It’s all gotten too much, a gradual and long drawn out slow painful 2 year’s that I can not believe and I’m left with only one option my suicide. Well I am 40 single and never been married, no children and only one family member, my mother who I live with. I have a history of depression that lifts what seems briefly for 6 months at best. Also a chronic back pain condition that meens constant pain, have pain meds saved an ready for attempts. Have been usein drugs for a few years to numb the pain, not worked for year’s, and a string of aweful relationships, including two that resulted in abortions my girlfriends didn’t want to keep them. Now I’m in a terrible place 7 months of solid depression, after a crazy drug fuled summer with my ex heroin addict G friend. I stopped taking dihydracodine 7 weeks ago because I was playing russIan roulette with them drinking and taking way to many I just didn’t care if I woke up. No one will understand how much physical an emotional pain I’m in, I need to end it I just am not willing to put myself through any more depressions or chronic pain so my mother is not guilty or upset, I’m starting to hate her now, I’m a total mess it must end :-(.
3 comments
I hear you and I sincerely hope things get better for you.
Hi,
I’m not sure why you think being in a relationship is anymore beneficial than having true friends (I’m talking about real friends, not people that self destruct along with you). People in relationships are often very miserable….they have just become very good at putting a happy face on when they’re in front of people. Proof of this exists in the fact that the divorce rate in the US is almost 50%.

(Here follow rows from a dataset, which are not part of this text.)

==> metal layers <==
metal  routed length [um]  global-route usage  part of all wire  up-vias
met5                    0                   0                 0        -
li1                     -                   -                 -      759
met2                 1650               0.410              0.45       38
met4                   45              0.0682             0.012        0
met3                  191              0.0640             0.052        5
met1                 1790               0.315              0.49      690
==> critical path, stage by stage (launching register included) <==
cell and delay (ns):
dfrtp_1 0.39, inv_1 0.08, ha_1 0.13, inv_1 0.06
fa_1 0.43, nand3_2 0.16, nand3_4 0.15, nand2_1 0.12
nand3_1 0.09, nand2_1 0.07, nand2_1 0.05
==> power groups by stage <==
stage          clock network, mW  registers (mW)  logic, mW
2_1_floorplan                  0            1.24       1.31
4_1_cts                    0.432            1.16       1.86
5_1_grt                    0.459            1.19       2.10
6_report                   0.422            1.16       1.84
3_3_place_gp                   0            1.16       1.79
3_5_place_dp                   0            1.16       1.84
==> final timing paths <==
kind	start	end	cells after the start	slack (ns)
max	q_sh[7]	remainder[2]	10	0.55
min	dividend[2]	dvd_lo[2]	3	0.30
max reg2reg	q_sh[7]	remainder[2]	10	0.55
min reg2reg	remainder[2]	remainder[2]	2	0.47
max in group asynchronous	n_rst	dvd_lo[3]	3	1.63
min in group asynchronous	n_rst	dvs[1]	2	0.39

I would like you to try something….Is it possible you could go vegan for a while and see what that does for your back pain? Please consider this even though it sounds odd. Also, cut out sugar (except from fruit) and wheat all together. I think your mood will improve and you will have hope. Also…please try joining a yoga studio…lots of pretty girls and a great place to make friends. I have had BPD my ENTIRE life….I don’t know if you know anything about it but it is a living nightmare that cannot be medicated. The only way to manage it is through intense psychotherapy multiple times a week. I’m 70000 in debt from school, have a worthless degree, the woman of my dreams wants nothing to do with me, my sister who was 27 died of cancer recently, my parents don’t care much about me anymore because of their grief over my sister, etc. If I have hope than so can you:)
Sorry about your sister collegebpd, I’ve tried alot of things for. back pain and I’m just tired of it all now. I just know that it’s not worth being here anymore really you get to a point you just know. My choices are another horrible anti depressant, take opiate pain killers and become physicaly addicted or just carry on in total misery. The UK is awful for mental health and doctors are useless with back pain just more pills. Sorry I’m really messed up just it never ends, I’ve had multiple deppresions they last to long and even when not deppresd I’m in pain. No real friends they have lives and really wouldn’t wanna here this. My mom hasn’t really got how bad I am, isolated lonely and in pain, I never feel comfortable sitting or standing, I car’nt take anymore hopeless day’s.